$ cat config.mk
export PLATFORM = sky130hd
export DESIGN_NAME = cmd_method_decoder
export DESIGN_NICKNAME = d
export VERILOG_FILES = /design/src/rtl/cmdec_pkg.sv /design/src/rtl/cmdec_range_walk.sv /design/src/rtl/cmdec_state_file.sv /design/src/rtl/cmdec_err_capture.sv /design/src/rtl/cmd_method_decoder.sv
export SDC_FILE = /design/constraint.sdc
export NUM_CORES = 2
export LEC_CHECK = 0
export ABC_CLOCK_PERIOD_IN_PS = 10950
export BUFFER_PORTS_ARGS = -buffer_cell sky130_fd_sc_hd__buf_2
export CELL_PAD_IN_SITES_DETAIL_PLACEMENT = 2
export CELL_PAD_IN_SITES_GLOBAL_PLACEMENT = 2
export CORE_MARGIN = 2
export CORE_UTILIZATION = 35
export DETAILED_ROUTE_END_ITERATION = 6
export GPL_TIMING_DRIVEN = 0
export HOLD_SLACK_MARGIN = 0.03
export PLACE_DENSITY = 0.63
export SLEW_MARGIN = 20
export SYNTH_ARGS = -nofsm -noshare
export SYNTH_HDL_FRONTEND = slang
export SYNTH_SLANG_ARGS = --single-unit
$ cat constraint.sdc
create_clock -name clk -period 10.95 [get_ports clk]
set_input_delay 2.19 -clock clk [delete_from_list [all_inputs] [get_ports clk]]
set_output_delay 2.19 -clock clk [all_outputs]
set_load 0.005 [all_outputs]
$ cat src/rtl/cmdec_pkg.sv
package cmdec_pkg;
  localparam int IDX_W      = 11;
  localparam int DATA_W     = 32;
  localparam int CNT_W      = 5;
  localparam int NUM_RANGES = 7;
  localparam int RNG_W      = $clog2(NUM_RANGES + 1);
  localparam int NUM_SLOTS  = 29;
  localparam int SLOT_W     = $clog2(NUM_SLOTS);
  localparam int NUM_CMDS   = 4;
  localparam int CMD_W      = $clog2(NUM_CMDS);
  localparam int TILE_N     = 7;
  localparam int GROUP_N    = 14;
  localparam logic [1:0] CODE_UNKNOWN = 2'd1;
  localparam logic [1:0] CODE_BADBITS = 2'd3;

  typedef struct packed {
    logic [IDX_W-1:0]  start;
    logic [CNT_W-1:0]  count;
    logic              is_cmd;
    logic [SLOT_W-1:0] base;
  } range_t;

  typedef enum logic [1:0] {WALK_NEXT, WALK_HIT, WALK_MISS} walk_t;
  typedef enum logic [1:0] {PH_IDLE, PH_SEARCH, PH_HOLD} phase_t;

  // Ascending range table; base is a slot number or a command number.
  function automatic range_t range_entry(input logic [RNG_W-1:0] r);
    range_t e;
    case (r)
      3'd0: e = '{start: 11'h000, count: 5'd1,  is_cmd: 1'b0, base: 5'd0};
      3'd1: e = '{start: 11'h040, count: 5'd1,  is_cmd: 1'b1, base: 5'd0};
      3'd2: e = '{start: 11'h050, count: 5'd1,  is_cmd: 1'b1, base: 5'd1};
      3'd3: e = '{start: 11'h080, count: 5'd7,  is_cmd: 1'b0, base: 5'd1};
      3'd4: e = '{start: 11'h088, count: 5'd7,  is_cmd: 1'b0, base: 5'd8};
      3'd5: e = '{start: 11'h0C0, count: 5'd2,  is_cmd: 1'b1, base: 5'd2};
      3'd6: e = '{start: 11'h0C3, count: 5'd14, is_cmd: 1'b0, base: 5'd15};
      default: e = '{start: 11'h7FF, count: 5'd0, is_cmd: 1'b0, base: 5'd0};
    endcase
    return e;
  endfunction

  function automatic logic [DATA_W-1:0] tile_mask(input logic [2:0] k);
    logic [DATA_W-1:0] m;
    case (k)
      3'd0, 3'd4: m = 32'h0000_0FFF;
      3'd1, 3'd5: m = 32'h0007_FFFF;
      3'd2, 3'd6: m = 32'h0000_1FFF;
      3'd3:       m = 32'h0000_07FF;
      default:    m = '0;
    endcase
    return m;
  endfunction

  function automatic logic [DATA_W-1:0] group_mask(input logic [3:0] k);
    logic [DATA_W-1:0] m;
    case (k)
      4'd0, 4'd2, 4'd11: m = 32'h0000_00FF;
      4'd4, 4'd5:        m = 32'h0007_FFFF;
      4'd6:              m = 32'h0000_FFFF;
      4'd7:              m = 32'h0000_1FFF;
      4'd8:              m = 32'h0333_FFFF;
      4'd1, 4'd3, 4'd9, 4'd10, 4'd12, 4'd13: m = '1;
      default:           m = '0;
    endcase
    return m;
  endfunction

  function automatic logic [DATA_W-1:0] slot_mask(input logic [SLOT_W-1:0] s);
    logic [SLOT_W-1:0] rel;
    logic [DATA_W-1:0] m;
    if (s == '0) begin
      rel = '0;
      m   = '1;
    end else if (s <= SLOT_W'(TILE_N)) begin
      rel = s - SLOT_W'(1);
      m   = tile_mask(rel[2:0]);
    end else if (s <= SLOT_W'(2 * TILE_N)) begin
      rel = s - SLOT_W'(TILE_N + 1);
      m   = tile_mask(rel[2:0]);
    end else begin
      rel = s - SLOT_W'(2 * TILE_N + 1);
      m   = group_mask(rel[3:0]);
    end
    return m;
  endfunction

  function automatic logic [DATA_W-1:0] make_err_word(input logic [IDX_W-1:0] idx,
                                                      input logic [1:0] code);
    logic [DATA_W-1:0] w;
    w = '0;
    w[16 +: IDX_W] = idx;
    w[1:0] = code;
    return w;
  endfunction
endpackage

==

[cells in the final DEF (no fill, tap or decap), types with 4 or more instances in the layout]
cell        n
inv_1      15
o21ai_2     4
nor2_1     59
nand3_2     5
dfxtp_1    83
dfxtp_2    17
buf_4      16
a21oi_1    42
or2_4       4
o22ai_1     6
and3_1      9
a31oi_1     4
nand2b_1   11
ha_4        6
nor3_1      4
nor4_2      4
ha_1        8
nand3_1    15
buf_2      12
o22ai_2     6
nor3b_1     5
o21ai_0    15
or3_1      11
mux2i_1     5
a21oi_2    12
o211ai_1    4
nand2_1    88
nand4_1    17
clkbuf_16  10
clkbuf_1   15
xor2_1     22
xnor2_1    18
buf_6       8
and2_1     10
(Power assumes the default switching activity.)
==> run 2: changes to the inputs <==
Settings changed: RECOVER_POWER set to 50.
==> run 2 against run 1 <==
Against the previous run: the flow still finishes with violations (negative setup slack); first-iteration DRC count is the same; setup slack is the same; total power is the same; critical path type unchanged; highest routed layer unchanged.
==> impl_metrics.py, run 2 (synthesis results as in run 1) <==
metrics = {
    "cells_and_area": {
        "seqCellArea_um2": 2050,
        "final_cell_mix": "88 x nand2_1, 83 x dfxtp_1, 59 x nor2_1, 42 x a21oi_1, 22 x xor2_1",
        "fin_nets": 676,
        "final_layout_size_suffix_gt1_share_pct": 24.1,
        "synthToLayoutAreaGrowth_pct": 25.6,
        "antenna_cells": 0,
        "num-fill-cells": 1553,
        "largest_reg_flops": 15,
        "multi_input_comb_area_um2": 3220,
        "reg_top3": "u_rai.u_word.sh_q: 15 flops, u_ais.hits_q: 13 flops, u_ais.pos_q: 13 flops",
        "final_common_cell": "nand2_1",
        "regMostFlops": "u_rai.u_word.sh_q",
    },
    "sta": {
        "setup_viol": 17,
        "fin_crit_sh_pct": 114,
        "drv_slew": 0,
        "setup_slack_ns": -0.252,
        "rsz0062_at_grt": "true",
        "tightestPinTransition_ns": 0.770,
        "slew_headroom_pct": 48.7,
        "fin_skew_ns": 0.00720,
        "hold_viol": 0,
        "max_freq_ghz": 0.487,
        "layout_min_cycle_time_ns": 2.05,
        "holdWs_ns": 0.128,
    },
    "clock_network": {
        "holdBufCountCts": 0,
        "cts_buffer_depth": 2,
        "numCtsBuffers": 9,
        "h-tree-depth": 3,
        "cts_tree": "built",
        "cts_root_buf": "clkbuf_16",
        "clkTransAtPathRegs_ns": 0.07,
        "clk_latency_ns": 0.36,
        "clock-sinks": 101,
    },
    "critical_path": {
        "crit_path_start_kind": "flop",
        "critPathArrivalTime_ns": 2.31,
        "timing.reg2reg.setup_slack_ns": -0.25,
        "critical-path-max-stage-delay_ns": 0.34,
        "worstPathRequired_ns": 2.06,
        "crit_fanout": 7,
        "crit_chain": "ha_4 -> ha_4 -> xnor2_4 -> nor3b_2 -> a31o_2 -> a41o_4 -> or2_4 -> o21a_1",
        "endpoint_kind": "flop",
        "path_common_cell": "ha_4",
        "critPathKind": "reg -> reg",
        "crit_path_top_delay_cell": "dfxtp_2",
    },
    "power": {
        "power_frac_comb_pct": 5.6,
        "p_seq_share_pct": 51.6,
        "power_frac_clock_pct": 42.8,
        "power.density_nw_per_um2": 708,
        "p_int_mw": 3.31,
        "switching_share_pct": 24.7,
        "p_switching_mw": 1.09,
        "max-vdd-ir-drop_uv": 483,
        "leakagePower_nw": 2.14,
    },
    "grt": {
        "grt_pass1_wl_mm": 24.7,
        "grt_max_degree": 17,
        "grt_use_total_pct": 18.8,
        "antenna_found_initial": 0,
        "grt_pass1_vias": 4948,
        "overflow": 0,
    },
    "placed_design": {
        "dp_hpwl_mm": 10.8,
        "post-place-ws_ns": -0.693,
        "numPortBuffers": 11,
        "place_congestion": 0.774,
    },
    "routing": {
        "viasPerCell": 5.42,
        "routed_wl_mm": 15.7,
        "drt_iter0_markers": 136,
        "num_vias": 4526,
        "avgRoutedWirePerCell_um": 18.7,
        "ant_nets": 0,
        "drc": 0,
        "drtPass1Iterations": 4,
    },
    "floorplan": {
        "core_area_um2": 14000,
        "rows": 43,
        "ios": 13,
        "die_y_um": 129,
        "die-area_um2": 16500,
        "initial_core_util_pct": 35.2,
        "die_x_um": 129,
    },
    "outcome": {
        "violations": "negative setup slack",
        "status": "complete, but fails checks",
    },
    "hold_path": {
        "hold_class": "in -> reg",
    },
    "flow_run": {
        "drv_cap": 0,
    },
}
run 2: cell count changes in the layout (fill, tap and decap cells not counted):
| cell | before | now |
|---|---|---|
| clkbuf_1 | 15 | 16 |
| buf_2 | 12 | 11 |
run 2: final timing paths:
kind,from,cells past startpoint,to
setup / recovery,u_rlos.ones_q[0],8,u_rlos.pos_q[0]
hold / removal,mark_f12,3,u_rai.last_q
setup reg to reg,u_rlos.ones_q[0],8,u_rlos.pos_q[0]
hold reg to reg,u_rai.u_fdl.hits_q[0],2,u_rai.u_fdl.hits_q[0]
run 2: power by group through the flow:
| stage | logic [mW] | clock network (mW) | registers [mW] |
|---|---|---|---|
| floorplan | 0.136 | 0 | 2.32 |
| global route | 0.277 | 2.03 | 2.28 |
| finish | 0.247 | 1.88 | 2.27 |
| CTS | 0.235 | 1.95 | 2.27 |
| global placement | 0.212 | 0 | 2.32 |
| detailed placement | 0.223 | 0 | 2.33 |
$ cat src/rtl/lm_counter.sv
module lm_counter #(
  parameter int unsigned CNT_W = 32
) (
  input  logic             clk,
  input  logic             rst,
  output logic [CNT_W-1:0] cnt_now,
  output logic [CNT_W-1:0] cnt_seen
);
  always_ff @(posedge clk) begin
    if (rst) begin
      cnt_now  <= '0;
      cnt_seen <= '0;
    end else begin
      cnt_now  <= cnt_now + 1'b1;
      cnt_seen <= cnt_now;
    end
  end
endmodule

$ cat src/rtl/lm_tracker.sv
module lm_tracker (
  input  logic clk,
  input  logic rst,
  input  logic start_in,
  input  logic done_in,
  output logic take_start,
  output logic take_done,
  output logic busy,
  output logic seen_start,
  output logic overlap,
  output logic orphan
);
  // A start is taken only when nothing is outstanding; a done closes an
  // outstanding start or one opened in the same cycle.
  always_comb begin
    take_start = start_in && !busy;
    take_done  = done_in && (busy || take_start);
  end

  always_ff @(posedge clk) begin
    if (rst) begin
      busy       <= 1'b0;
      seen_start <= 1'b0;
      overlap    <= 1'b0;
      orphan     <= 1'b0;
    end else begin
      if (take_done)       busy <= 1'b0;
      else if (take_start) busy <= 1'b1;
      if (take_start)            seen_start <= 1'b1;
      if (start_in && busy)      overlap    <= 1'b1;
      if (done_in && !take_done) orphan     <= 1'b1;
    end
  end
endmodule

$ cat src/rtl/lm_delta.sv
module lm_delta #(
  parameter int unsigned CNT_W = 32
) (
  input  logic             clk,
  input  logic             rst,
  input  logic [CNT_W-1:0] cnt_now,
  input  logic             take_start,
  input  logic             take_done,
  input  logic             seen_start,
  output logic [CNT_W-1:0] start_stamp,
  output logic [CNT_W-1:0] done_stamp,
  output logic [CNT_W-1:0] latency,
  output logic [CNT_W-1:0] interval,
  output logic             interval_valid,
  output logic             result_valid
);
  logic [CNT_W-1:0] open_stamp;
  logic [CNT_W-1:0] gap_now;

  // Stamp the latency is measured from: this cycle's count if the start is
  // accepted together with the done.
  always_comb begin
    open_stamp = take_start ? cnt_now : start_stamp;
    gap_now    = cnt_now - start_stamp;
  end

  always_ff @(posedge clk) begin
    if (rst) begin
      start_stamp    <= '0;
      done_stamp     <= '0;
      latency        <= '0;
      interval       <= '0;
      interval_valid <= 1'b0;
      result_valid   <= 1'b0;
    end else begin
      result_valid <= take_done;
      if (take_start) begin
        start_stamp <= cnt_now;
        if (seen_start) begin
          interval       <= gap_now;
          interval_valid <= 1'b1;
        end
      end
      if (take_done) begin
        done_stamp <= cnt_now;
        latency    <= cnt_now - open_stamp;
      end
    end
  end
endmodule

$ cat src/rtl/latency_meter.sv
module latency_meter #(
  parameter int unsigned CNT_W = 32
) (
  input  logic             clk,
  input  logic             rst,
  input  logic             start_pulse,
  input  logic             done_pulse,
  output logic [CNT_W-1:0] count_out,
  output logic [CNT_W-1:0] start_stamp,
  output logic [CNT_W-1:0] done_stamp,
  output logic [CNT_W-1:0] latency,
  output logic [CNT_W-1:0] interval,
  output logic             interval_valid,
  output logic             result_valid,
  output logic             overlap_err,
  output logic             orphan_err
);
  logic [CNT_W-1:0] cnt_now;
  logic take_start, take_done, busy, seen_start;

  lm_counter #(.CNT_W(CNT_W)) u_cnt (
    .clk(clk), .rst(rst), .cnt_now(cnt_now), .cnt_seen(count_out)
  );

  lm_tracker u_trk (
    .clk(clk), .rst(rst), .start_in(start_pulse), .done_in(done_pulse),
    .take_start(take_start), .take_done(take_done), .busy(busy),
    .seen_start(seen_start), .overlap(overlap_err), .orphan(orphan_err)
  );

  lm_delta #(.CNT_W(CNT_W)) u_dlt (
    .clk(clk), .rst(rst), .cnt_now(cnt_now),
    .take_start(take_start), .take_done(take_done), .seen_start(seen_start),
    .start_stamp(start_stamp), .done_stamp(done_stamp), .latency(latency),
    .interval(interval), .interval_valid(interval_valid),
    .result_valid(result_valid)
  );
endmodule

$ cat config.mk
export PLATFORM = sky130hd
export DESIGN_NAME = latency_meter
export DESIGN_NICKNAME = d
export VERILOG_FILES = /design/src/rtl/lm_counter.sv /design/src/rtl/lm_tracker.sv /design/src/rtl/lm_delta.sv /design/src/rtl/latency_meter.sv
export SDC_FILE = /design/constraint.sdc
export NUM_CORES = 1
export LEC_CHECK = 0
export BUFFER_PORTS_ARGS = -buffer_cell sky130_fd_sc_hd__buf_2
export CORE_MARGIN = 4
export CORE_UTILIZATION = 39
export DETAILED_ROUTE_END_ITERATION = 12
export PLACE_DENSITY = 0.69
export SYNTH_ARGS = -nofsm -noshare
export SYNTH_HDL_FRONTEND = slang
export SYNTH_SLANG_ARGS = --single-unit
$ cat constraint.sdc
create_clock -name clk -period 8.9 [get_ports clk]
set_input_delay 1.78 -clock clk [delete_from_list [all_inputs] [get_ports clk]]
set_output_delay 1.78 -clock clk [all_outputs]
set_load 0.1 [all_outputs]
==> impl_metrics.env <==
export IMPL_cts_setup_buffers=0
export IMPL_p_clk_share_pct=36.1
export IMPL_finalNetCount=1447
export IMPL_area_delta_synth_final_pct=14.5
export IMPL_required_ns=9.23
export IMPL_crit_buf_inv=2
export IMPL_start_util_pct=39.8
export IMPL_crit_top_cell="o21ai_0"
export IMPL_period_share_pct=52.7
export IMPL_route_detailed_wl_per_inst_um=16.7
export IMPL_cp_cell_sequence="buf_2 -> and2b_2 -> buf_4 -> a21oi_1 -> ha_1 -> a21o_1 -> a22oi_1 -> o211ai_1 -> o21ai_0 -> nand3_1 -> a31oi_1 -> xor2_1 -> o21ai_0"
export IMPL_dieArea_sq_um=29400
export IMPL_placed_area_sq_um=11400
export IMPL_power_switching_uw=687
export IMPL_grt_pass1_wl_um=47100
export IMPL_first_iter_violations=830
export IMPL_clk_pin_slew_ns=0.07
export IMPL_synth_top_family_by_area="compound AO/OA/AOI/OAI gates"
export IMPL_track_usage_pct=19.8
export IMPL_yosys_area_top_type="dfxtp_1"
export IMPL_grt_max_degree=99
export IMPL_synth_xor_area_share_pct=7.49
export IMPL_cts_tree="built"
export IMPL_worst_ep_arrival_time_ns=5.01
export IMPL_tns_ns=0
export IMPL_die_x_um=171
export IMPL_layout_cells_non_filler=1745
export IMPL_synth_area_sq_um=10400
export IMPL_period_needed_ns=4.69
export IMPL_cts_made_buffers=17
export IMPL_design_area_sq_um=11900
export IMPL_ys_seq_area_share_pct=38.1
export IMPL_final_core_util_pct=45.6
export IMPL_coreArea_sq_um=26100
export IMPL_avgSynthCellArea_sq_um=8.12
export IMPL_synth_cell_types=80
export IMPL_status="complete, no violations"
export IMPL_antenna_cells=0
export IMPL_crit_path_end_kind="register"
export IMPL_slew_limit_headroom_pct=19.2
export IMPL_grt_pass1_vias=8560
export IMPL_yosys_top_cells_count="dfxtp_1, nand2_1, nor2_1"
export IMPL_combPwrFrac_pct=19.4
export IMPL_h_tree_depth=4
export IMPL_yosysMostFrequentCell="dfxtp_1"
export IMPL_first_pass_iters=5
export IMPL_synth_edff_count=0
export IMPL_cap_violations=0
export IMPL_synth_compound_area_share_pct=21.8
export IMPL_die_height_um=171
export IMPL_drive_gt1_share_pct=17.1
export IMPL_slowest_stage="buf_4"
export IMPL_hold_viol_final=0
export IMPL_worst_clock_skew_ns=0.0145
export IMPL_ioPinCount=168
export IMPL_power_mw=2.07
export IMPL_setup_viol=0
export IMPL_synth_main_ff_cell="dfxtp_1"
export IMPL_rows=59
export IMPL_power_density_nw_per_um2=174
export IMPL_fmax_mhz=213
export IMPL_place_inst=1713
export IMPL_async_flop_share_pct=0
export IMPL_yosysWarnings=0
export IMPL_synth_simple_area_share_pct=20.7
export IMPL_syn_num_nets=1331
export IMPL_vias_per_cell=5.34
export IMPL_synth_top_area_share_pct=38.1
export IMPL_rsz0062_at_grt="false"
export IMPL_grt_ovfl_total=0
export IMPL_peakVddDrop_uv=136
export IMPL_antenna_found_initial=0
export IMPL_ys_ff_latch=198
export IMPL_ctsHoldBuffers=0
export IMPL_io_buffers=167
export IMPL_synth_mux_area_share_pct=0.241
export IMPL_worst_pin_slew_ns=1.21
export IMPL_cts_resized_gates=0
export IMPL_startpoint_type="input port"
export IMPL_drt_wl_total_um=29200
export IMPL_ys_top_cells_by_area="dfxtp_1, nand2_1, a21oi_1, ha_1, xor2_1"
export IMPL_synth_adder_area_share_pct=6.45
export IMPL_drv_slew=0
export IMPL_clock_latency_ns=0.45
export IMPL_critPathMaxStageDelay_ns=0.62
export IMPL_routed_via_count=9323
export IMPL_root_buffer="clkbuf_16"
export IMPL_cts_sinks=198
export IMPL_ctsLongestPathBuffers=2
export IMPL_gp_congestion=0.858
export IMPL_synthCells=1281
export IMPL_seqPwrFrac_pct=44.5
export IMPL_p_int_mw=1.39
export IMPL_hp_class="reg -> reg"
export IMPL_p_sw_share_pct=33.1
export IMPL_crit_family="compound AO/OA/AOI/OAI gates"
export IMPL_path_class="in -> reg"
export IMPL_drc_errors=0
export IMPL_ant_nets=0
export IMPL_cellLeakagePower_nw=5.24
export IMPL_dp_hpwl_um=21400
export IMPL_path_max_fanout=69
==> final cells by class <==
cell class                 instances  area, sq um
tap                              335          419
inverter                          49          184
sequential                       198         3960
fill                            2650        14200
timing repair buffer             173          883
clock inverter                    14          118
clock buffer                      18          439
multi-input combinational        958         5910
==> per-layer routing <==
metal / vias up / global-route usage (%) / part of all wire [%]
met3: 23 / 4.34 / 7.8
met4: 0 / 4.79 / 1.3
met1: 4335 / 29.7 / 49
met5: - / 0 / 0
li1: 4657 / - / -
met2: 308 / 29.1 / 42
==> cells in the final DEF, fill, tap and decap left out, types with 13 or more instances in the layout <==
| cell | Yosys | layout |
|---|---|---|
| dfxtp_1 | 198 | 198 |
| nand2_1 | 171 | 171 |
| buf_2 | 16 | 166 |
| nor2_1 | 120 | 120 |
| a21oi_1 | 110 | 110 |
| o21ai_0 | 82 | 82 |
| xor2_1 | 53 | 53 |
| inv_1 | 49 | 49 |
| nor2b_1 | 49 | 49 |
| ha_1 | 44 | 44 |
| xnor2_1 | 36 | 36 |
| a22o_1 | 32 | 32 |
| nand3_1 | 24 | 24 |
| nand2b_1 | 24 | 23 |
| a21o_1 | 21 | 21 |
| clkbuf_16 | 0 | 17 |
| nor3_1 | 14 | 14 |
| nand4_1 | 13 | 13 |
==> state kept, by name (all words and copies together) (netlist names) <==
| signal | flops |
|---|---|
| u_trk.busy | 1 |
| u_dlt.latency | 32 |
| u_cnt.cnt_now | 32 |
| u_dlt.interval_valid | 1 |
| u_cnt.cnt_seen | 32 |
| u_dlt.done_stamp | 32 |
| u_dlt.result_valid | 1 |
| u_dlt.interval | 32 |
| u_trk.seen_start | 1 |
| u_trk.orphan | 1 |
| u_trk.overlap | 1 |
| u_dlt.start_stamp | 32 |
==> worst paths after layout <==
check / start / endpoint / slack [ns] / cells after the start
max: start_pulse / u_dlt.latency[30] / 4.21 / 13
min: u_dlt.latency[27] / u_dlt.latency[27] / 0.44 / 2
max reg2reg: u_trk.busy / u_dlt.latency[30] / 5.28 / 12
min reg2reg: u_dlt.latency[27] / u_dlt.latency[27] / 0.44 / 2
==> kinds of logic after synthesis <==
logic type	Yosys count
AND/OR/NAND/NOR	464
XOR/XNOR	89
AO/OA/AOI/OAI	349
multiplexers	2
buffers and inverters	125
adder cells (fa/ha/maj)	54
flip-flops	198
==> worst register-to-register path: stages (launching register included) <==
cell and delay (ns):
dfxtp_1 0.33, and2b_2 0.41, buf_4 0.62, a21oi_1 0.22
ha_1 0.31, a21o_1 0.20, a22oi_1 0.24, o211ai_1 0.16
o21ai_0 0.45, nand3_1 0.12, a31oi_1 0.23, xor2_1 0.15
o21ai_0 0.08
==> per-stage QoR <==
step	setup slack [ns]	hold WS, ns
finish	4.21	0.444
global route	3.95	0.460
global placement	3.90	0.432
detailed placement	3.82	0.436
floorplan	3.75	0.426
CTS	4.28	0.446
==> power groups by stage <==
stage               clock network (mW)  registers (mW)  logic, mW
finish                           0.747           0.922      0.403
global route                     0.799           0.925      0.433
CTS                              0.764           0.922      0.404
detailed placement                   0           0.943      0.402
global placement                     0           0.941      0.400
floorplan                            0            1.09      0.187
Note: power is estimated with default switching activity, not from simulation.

▸ **Action item**:
Please output the lines of the listing above that fall in the stretch from the one with "[cells in the" through the one with "run 2 against", exactly and only those.

▸ **Solution to this problem**:
[cells in the final DEF (no fill, tap or decap), types with 4 or more instances in the layout]
cell        n
inv_1      15
o21ai_2     4
nor2_1     59
nand3_2     5
dfxtp_1    83
dfxtp_2    17
buf_4      16
a21oi_1    42
or2_4       4
o22ai_1     6
and3_1      9
a31oi_1     4
nand2b_1   11
ha_4        6
nor3_1      4
nor4_2      4
ha_1        8
nand3_1    15
buf_2      12
o22ai_2     6
nor3b_1     5
o21ai_0    15
or3_1      11
mux2i_1     5
a21oi_2    12
o211ai_1    4
nand2_1    88
nand4_1    17
clkbuf_16  10
clkbuf_1   15
xor2_1     22
xnor2_1    18
buf_6       8
and2_1     10
(Power assumes the default switching activity.)
==> run 2: changes to the inputs <==
Settings changed: RECOVER_POWER set to 50.
==> run 2 against run 1 <==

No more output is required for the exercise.